--- Records shown ---

<file path="config.mk">
export PLATFORM = sky130hd
export DESIGN_NAME = timer_dev
export DESIGN_NICKNAME = d
export VERILOG_FILES = /design/src/rtl/timer_dev.sv
export SDC_FILE = /design/constraint.sdc
export NUM_CORES = 1
export LEC_CHECK = 0
export BUFFER_PORTS_ARGS = -buffer_cell sky130_fd_sc_hd__buf_2
export CAP_MARGIN = 10
export CORE_ASPECT_RATIO = 0.7
export CORE_MARGIN = 5
export CORE_UTILIZATION = 50
export CTS_BUF_LIST = sky130_fd_sc_hd__clkbuf_8
export CTS_CLUSTER_DIAMETER = 150
export CTS_CLUSTER_SIZE = 20
export DETAILED_ROUTE_END_ITERATION = 10
export PLACE_DENSITY_LB_ADDON = 0.05
export SLEW_MARGIN = 25
export SYNTH_ARGS = -nofsm -noshare
export SYNTH_HDL_FRONTEND = slang
export SYNTH_SLANG_ARGS = --single-unit
</file>
<file path="constraint.sdc">
create_clock -name clk -period 2.3 [get_ports clk]
set_clock_uncertainty 0.2 [all_clocks]
set_input_delay 0.115 -clock clk [delete_from_list [all_inputs] [get_ports clk]]
set_output_delay 0.115 -clock clk [all_outputs]
set_load 0.005 [all_outputs]
</file>
File: src/rtl/lv_pwm_intb_encode.sv
// lv_pwm_intb_encode
//
// Line-side scheduler for the shared PWM/INTB wire that feeds the low-voltage
// INTB decoder. The enabled interrupt sources are ORed into one desired INTB
// level. Each change of that level is sent as a coded low-pulse burst inside
// the gate wave: one pulse asserts INTB and three pulses release it. Outside
// a burst the wire carries the gate wave, delayed by one register.
//
// Ports:
//   i_clk            block clock
//   i_rst            asynchronous active-high reset
//   i_int_src        interrupt source levels, active high
//   i_int_en         per-source enable mask
//   i_pwm_gwave      gate wave, synchronous to i_clk
//   o_hv_pwm_intb_n  registered line output; high = no pulse
//   o_intb_sent      INTB level last fully transmitted (1 = asserted)
//   o_busy           high while a burst is in progress
//   o_burst_done     one-cycle pulse when a burst finishes
//   o_src_snap       masked sources captured when the burst started
//
// Decoder timing limits: 4 < PULSE_W < 12, GAP_W < 13, GUARD_W > 13.
module lv_pwm_intb_encode #(
  parameter int SRC_NUM = 4,
  parameter int PULSE_W = 8,
  parameter int GAP_W   = 8,
  parameter int GUARD_W = 16
) (
  input  logic               i_clk,
  input  logic               i_rst,
  input  logic [SRC_NUM-1:0] i_int_src,
  input  logic [SRC_NUM-1:0] i_int_en,
  input  logic               i_pwm_gwave,
  output logic               o_hv_pwm_intb_n,
  output logic               o_intb_sent,
  output logic               o_busy,
  output logic               o_burst_done,
  output logic [SRC_NUM-1:0] o_src_snap
);

  localparam int MAX_W = (PULSE_W > GAP_W) ?
                         ((PULSE_W > GUARD_W) ? PULSE_W : GUARD_W) :
                         ((GAP_W > GUARD_W) ? GAP_W : GUARD_W);
  localparam int TMR_W = $clog2(MAX_W + 1);

  localparam logic [TMR_W-1:0] PULSE_T = TMR_W'(PULSE_W);
  localparam logic [TMR_W-1:0] GAP_T   = TMR_W'(GAP_W);
  localparam logic [TMR_W-1:0] GUARD_T = TMR_W'(GUARD_W);
  localparam logic [TMR_W-1:0] TMR_ONE = TMR_W'(1);

  typedef enum logic [1:0] {
    IDLE     = 2'd0,
    PULSE_LO = 2'd1,
    PULSE_HI = 2'd2,
    GUARD    = 2'd3
  } state_t;

  state_t           state;
  logic [TMR_W-1:0] timer;
  logic [TMR_W-1:0] stable_cnt;
  logic [1:0]       pulse_left;
  logic             target;
  logic             desired;
  logic             start;

  assign desired = |(i_int_src & i_int_en);

  // The gate wave must also be high in the start cycle itself: a fall that
  // coincides with a level change would otherwise slip past the registered
  // stable count and cut the first pulse short on the decoder side.
  assign start = (desired != o_intb_sent) && (stable_cnt == GUARD_T) &&
                 i_pwm_gwave;

  assign o_busy = (state != IDLE);

  always_ff @(posedge i_clk or posedge i_rst) begin
    if (i_rst) begin
      state           <= IDLE;
      timer           <= '0;
      stable_cnt      <= '0;
      pulse_left      <= 2'd0;
      target          <= 1'b0;
      o_hv_pwm_intb_n <= 1'b1;
      o_intb_sent     <= 1'b0;
      o_burst_done    <= 1'b0;
      o_src_snap      <= '0;
    end else begin
      o_burst_done <= 1'b0;

      // Gate-wave high-stable counter runs in every state.
      if (!i_pwm_gwave) begin
        stable_cnt <= '0;
      end else if (stable_cnt != GUARD_T) begin
        stable_cnt <= stable_cnt + TMR_ONE;
      end

      case (state)
        IDLE: begin
          o_hv_pwm_intb_n <= i_pwm_gwave;
          if (start) begin
            state           <= PULSE_LO;
            timer           <= PULSE_T;
            pulse_left      <= desired ? 2'd1 : 2'd3;
            target          <= desired;
            o_src_snap      <= i_int_src & i_int_en;
            o_hv_pwm_intb_n <= 1'b0;
          end
        end

        // Timers count PULSE_W/GAP_W/GUARD_W down to 1, so each state
        // occupies exactly that many cycles; the line is set on entry.
        PULSE_LO: begin
          if (timer == TMR_ONE) begin
            pulse_left      <= pulse_left - 2'd1;
            o_hv_pwm_intb_n <= 1'b1;
            if (pulse_left == 2'd1) begin
              state <= GUARD;
              timer <= GUARD_T;
            end else begin
              state <= PULSE_HI;
              timer <= GAP_T;
            end
          end else begin
            timer <= timer - TMR_ONE;
          end
        end

        PULSE_HI: begin
          if (timer == TMR_ONE) begin
            state           <= PULSE_LO;
            timer           <= PULSE_T;
            o_hv_pwm_intb_n <= 1'b0;
          end else begin
            timer <= timer - TMR_ONE;
          end
        end

        GUARD: begin
          if (timer == TMR_ONE) begin
            state           <= IDLE;
            timer           <= '0;
            o_intb_sent     <= target;
            o_burst_done    <= 1'b1;
            o_hv_pwm_intb_n <= i_pwm_gwave;
          end else begin
            timer <= timer - TMR_ONE;
          end
        end

        default: begin
          state           <= IDLE;
          timer           <= '0;
          o_hv_pwm_intb_n <= 1'b1;
        end
      endcase
    end
  end

endmodule
--- config.mk ---
export PLATFORM = sky130hd
export DESIGN_NAME = alu_sequencer
export DESIGN_NICKNAME = d
export VERILOG_FILES = /design/src/rtl/alu_sequencer.sv
export SDC_FILE = /design/constraint.sdc
export NUM_CORES = 1
export LEC_CHECK = 0
export CAP_MARGIN = 10
export CORE_ASPECT_RATIO = 1.2
export CORE_UTILIZATION = 47
export CTS_BUF_LIST = sky130_fd_sc_hd__clkbuf_4 sky130_fd_sc_hd__clkbuf_8 sky130_fd_sc_hd__clkbuf_16
export DETAILED_ROUTE_END_ITERATION = 10
export PLACE_DENSITY_LB_ADDON = 0.25
export SETUP_SLACK_MARGIN = 0.2
export SLEW_MARGIN = 5
export SYNTH_ARGS = -nofsm -noshare
export SYNTH_HDL_FRONTEND = slang
export SYNTH_SLANG_ARGS = --single-unit
--- constraint.sdc ---
create_clock -name iClk -period 6.17 [get_ports iClk]
set_input_delay 0.617 -clock iClk [delete_from_list [all_inputs] [get_ports iClk]]
set_output_delay 0.617 -clock iClk [all_outputs]
set_load 0.05 [all_outputs]
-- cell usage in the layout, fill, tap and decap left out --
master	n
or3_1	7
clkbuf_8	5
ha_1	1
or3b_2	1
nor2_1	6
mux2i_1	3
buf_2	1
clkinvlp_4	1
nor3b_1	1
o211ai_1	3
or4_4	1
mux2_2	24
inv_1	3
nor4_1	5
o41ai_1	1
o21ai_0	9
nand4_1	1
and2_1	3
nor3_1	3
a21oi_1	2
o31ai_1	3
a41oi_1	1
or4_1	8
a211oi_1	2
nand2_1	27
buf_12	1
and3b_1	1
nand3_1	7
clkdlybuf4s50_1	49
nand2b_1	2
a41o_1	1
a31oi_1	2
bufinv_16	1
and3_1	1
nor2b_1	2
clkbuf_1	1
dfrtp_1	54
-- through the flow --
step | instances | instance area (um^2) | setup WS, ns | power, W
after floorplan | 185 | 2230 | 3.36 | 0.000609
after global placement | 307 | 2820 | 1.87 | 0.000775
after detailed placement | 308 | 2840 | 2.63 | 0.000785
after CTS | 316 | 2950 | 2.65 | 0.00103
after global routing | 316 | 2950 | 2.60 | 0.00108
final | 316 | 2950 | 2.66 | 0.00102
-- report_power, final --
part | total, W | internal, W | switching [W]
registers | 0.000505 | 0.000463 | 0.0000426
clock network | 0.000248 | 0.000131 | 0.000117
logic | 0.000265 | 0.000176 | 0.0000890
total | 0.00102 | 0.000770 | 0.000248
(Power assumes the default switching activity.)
$ cat config.mk
export PLATFORM = sky130hd
export DESIGN_NAME = pe_psum_acc_flat
export DESIGN_NICKNAME = d
export VERILOG_FILES = /design/src/rtl/pe_psum_acc_if.sv /design/src/rtl/pe_psum_acc.sv /design/src/flat_wrapper.sv
export SDC_FILE = /design/constraint.sdc
export NUM_CORES = 1
export LEC_CHECK = 0
export CAP_MARGIN = 15
export CORE_MARGIN = 5
export CORE_UTILIZATION = 40
export DETAILED_ROUTE_END_ITERATION = 10
export PLACE_DENSITY = 0.62
export SETUP_SLACK_MARGIN = 0.2
export SLEW_MARGIN = 40
export SYNTH_ARGS = -nofsm -noshare
export SYNTH_HDL_FRONTEND = slang
export SYNTH_SLANG_ARGS = --single-unit
$ cat constraint.sdc
create_clock -name clk -period 3.3 [get_ports clk]
set_input_delay 0.33 -clock clk [delete_from_list [all_inputs] [get_ports clk]]
set_output_delay 0.33 -clock clk [all_outputs]
set_load 0.02 [all_outputs]
$ cat src/rtl/pe_psum_acc_if.sv
// pe_psum_acc_if: partial-sum input stream and result output stream of the accumulator.
interface pe_psum_acc_if #(parameter int DATA_W = 32);
    logic              psum_valid;
    logic              psum_ready;
    logic [DATA_W-1:0] psum_data;
    logic              res_valid;
    logic              res_ready;
    logic [DATA_W-1:0] res_data;
    modport master (output psum_valid, psum_data, res_ready, input psum_ready, res_valid, res_data);
    modport slave  (input psum_valid, psum_data, res_ready, output psum_ready, res_valid, res_data);
endinterface

$ cat src/rtl/pe_psum_acc.sv
// pe_psum_acc: accumulates num_chunks partial sums into one neuron result with optional ReLU.
module pe_psum_acc #(
    parameter int DATA_W = 32,
    parameter int CNT_W  = 16
) (
    input  logic             clk,
    input  logic             rst_n,
    input  logic             start,
    input  logic [CNT_W-1:0] num_chunks,
    input  logic             relu_en,
    output logic             busy,
    pe_psum_acc_if.slave     bus
);
    typedef enum logic [1:0] {IDLE, ACC, DONE} state_t;
    state_t state_q, state_d;
    logic [DATA_W-1:0] acc_q;
    logic [CNT_W-1:0]  cnt_q, len_q;
    logic              relu_q;
    logic              take, last;

    assign take = bus.psum_valid && state_q == ACC;
    assign last = cnt_q == len_q - 1'b1;

    always_ff @(posedge clk or negedge rst_n)
        if (!rst_n) state_q <= IDLE;
        else        state_q <= state_d;

    always_comb begin
        state_d = state_q;
        if (state_q == IDLE && start) state_d = num_chunks == '0 ? DONE : ACC;
        if (take && last) state_d = DONE;
        if (state_q == DONE && bus.res_ready) state_d = IDLE;
    end

    always_comb begin
        bus.psum_ready = state_q == ACC;
        bus.res_valid  = state_q == DONE;
        bus.res_data   = (state_q == DONE && !(relu_q && acc_q[DATA_W-1])) ? acc_q : '0;
        busy           = state_q != IDLE;
    end

    // Accumulator and counter are frozen in DONE, which keeps res_data stable under backpressure.
    always_ff @(posedge clk or negedge rst_n)
        if (!rst_n) begin
            acc_q  <= '0;
            cnt_q  <= '0;
            len_q  <= '0;
            relu_q <= 1'b0;
        end else if (state_q == IDLE && start) begin
            acc_q  <= '0;
            cnt_q  <= '0;
            len_q  <= num_chunks;
            relu_q <= relu_en;
        end else if (take) begin
            acc_q <= acc_q + bus.psum_data;
            cnt_q <= cnt_q + 1'b1;
        end
endmodule
$ cat src/flat_wrapper.sv
// flat-port wrapper written by rule: the top's interface ports become plain ports
module pe_psum_acc_flat 
#(
    parameter int DATA_W = 32,
    parameter int CNT_W  = 16
)
  (clk, rst_n, start, num_chunks, relu_en, busy, bus_psum_valid, bus_psum_data, bus_res_ready, bus_psum_ready, bus_res_valid, bus_res_data);
  pe_psum_acc_if #(.DATA_W(DATA_W)) bus_i ();
  input  logic clk;
  input  logic rst_n;
  input  logic start;
  input  logic [CNT_W-1:0] num_chunks;
  input  logic relu_en;
  output logic busy;
  input wire logic [$bits(bus_i.psum_valid)-1:0] bus_psum_valid;
  input wire logic [$bits(bus_i.psum_data)-1:0] bus_psum_data;
  input wire logic [$bits(bus_i.res_ready)-1:0] bus_res_ready;
  output wire logic [$bits(bus_i.psum_ready)-1:0] bus_psum_ready;
  output wire logic [$bits(bus_i.res_valid)-1:0] bus_res_valid;
  output wire logic [$bits(bus_i.res_data)-1:0] bus_res_data;
  assign bus_i.psum_valid = bus_psum_valid;
  assign bus_i.psum_data = bus_psum_data;
  assign bus_i.res_ready = bus_res_ready;
  assign bus_psum_ready = bus_i.psum_ready;
  assign bus_res_valid = bus_i.res_valid;
  assign bus_res_data = bus_i.res_data;
  pe_psum_acc #(.DATA_W(DATA_W), .CNT_W(CNT_W)) u_core (.clk(clk), .rst_n(rst_n), .start(start), .num_chunks(num_chunks), .relu_en(relu_en), .busy(busy), .bus(bus_i));
endmodule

--- Task details ---
Where the string "total" occurs in a line of the listing, copy the line.

--- Solution to the exercise ---
part | total, W | internal, W | switching [W]
total | 0.00102 | 0.000770 | 0.000248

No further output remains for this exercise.